Nada en concreto dicen los Estatutos Generales de la Organización Médica Colegial ni el Código de Ética y Deontología Médica. Hay, sin embargo, algunas normas deontológicas y estatutarias que, indirectamente, arrojan alguna luz sobre el problema. Una es la del deber de los colegas de convivir pacíficamente y de respetar recíprocamente el ejercicio responsable de la profesión. Los Estatutos Generales de la OMC incluyen, entre los derechos de los colegiados, el de "no ser limitados en el ejercicio de la profesión, siempre que tal ejercicio discurra por los cauces deontológicos establecidos" (Art. 42 e).

¿Cuáles son esos cauces deontológicos? Decisivamente, la competencia, esto es, el buen conocimiento junto con la adecuada destreza. El médico, dice el Art. 21.2.del Código de Ética y Deontología Médicas, debe abstenerse de actuaciones que sobrepasen su capacidad y propondrá, en tal caso, que se recurra a otro compañero competente en la materia.

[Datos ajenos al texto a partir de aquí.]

==> src/rtl/seq_mult.sv <==
// Sequential shift-add multiplier, one partial product per clock, with
// valid/ready on both sides. SEQ_MULT_SIGNED_EN enables two's-complement mode.
module seq_mult
    import mult_pkg::*;
#(
    parameter int WIDTH = 8
) (
    input  logic       clk,
    input  logic       rst,
    seq_mult_if.slave  bus
);

    localparam int                CNT_W    = calc_cnt_w(WIDTH);
    localparam int                PW       = 2 * WIDTH;
    localparam logic [CNT_W-1:0]  LAST_CNT = CNT_W'(WIDTH - 1);

    state_t             r_state;
    logic               r_in_ready;
    logic               r_out_valid;
    logic [PW-1:0]      r_product;
    logic [PW-1:0]      r_acc;
    logic [WIDTH-1:0]   r_mcand;
    logic [WIDTH-1:0]   r_mplier;
    logic [CNT_W-1:0]   r_cnt;

    logic [WIDTH-1:0]   w_a_mag;
    logic [WIDTH-1:0]   w_b_mag;
    logic               w_operand_zero;
    logic [PW-1:0]      w_addend;
    logic [PW-1:0]      w_sum;
    logic [PW-1:0]      w_result;
    logic               w_unused_acc_cout;

    // Partial product for the current multiplier bit.
    always_comb begin
        w_operand_zero = (bus.a == {WIDTH{1'b0}}) || (bus.b == {WIDTH{1'b0}});
        if (r_mplier[0]) begin
            w_addend = {{WIDTH{1'b0}}, r_mcand} << r_cnt;
        end else begin
            w_addend = {PW{1'b0}};
        end
    end

    adder_n #(.N(PW)) u_acc_add (
        .x    (r_acc),
        .y    (w_addend),
        .sum  (w_sum),
        .cout (w_unused_acc_cout)
    );

`ifdef SEQ_MULT_SIGNED_EN
    logic               w_a_neg;
    logic               w_b_neg;
    logic               r_neg;
    logic [PW-1:0]      w_neg_sum;
    logic               w_unused_neg_cout;

    // Magnitudes feed the unsigned loop; -2^(WIDTH-1) maps onto itself.
    always_comb begin
        w_a_neg = bus.signed_mode & bus.a[WIDTH-1];
        w_b_neg = bus.signed_mode & bus.b[WIDTH-1];
        if (w_a_neg) begin
            w_a_mag = ~bus.a + {{(WIDTH-1){1'b0}}, 1'b1};
        end else begin
            w_a_mag = bus.a;
        end
        if (w_b_neg) begin
            w_b_mag = ~bus.b + {{(WIDTH-1){1'b0}}, 1'b1};
        end else begin
            w_b_mag = bus.b;
        end
    end

    adder_n #(.N(PW)) u_negate (
        .x    (~w_sum),
        .y    ({{(PW-1){1'b0}}, 1'b1}),
        .sum  (w_neg_sum),
        .cout (w_unused_neg_cout)
    );

    // Apply the sign on the final accumulate.
    always_comb begin
        if (r_neg) begin
            w_result = w_neg_sum;
        end else begin
            w_result = w_sum;
        end
    end
`else
    // Unsigned operands pass straight through.
    always_comb begin
        w_a_mag  = bus.a;
        w_b_mag  = bus.b;
        w_result = w_sum;
    end
`endif

    // Control FSM with registered handshake outputs and datapath registers.
    always_ff @(posedge clk or posedge rst) begin
        if (rst) begin
            r_state     <= ST_IDLE;
            r_in_ready  <= 1'b1;
            r_out_valid <= 1'b0;
            r_product   <= {PW{1'b0}};
            r_acc       <= {PW{1'b0}};
            r_mcand     <= {WIDTH{1'b0}};
            r_mplier    <= {WIDTH{1'b0}};
            r_cnt       <= {CNT_W{1'b0}};
`ifdef SEQ_MULT_SIGNED_EN
            r_neg       <= 1'b0;
`endif
        end else begin
            case (r_state)
                ST_IDLE: begin
                    if (bus.in_valid) begin
                        r_mcand    <= w_a_mag;
                        r_mplier   <= w_b_mag;
                        r_in_ready <= 1'b0;
`ifdef SEQ_MULT_SIGNED_EN
                        r_neg      <= w_a_neg ^ w_b_neg;
`endif
                        if (w_operand_zero) begin
                            r_product   <= {PW{1'b0}};
                            r_out_valid <= 1'b1;
                            r_state     <= ST_DONE;
                        end else begin
                            r_acc   <= {PW{1'b0}};
                            r_cnt   <= {CNT_W{1'b0}};
                            r_state <= ST_CALC;
                        end
                    end
                end
                ST_CALC: begin
                    r_acc    <= w_sum;
                    r_mplier <= r_mplier >> 1;
                    r_cnt    <= r_cnt + {{(CNT_W-1){1'b0}}, 1'b1};
                    if (r_cnt == LAST_CNT) begin
                        r_product   <= w_result;
                        r_out_valid <= 1'b1;
                        r_state     <= ST_DONE;
                    end
                end
                ST_DONE: begin
                    if (bus.out_ready) begin
                        r_out_valid <= 1'b0;
                        r_in_ready  <= 1'b1;
                        r_state     <= ST_IDLE;
                    end
                end
                default: begin
                    r_state     <= ST_IDLE;
                    r_in_ready  <= 1'b1;
                    r_out_valid <= 1'b0;
                end
            endcase
        end
    end

    assign bus.in_ready  = r_in_ready;
    assign bus.out_valid = r_out_valid;
    assign bus.product   = r_product;

endmodule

En principio, todo médico debe poder ejercer los actos para los que ha adquirido la preparación debida y la destreza necesaria, ya lo haya logrado por propia iniciativa, o mediante el seguimiento de programas institucionales, ya como resultado de su primera formación en la especialidad respectiva, ya mediante el seguimiento de programas serios y eficientes de educación continuada.

Si en los programas de formación de dos o más especialidades hay contenidos comunes, no parece justo prohibir o dificultar, a quien ha sido debidamente formado y puede demostrar su competencia, el ejercicio de las correspondientes intervenciones.

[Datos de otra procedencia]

[src/flat_wrapper.sv]
// flat-port wrapper written by rule: the top's interface ports become plain ports
module sketch_draw_ctrl_flat 
#(
    parameter int unsigned WIDTH      = 16,
    parameter int unsigned POS_W      = 4,
    parameter int unsigned GAP_CYCLES = 2
)
  (i_clk, i_reset, i_move_left, i_move_right, i_pen_down, i_erase, i_clear_req, o_cursor, o_busy, io_bus_draw, io_bus_draw_image, io_bus_image);
  sketch_draw_ctrl_if #(.WIDTH(WIDTH)) io_bus_i ();
  input  logic i_clk;
  input  logic i_reset;
  input  logic i_move_left;
  input  logic i_move_right;
  input  logic i_pen_down;
  input  logic i_erase;
  input  logic i_clear_req;
  output logic [POS_W-1:0] o_cursor;
  output logic o_busy;
  output wire logic [$bits(io_bus_i.draw)-1:0] io_bus_draw;
  output wire logic [$bits(io_bus_i.draw_image)-1:0] io_bus_draw_image;
  input wire logic [$bits(io_bus_i.image)-1:0] io_bus_image;
  assign io_bus_draw = io_bus_i.draw;
  assign io_bus_draw_image = io_bus_i.draw_image;
  assign io_bus_i.image = io_bus_image;
  sketch_draw_ctrl #(.WIDTH(WIDTH), .POS_W(POS_W), .GAP_CYCLES(GAP_CYCLES)) u_core (.i_clk(i_clk), .i_reset(i_reset), .i_move_left(i_move_left), .i_move_right(i_move_right), .i_pen_down(i_pen_down), .i_erase(i_erase), .i_clear_req(i_clear_req), .io_bus(io_bus_i), .o_cursor(o_cursor), .o_busy(o_busy));
endmodule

En consecuencia, parece que, tanto desde el punto de vista legal como ético, el criterio decisivo para el ejercicio profesional responsable es la posesión de la competencia debida para realizar la correspondiente intervención médica. El procedimiento habitual y ordinario para la adquisición y mantenimiento de la debida competencia es el seguimiento de los oportunos programas de formación inicial y continuada de cada especialidad.

Carece de base deontológica y legal la idea de que existe un derecho de propiedad exclusiva o territorial de los especialistas sobre determinados sistemas orgánicos o sobre determinadas prácticas preventivas, diagnósticas o rehabilitadoras. Para vacunar a un niño, practicar una ecografía diagnóstica, extraer un tapón de cerumen, examinar un fondo de ojo, asistir a un parto normal, o realizar unas pruebas alérgicas no es necesario ser especialista en pediatría, radiología, otorrinolaringología, oftalmología, obstetricia y ginecología, o alergología. Al buen médico general que poseyera alguna de esas destrezas no se le podría impedir que la ejerciera en beneficio de sus pacientes.

La carencia de título o la carencia de competencia conducen a situaciones jurídicas distintas. Quien ejerce con título pero causa, sin intención de producirlo, un daño, es autor de una conducta que puede ser imprudente o negligente. Es autor de un delito culposo por carecer de la competencia debida. El título es exigido por el Estado, en realidad, como garantía remota, una condición previa, de competencia. El Estado supone, a priori, la competencia de quien está en posesión del título legítimo. El que tiene título puede dañar, en el seno de muy diversas conductas: por imprudencia o negligencia, cuando asume riesgos excesivos o carece de la obligada puesta al día de sus conocimientos o destrezas. Puede incurrir en todas esas modalidades delictivas, pero no en el delito de intrusismo. 

Quien ejerce sin poseer el título requerido incurre en una conducta dolosa, intencionada. Comete el delito tipificado de intrusismo. Por esta persona el Estado no responde como garante, pues carece del título legítimo. Responderá, el sujeto mencionado, de su conducta sólo por este hecho, aun cuando fuera competente en el desempeño, ya que si hubiere ocasionado un daño con su acción, responderá por la falta de titulación y por el daño ocasionado.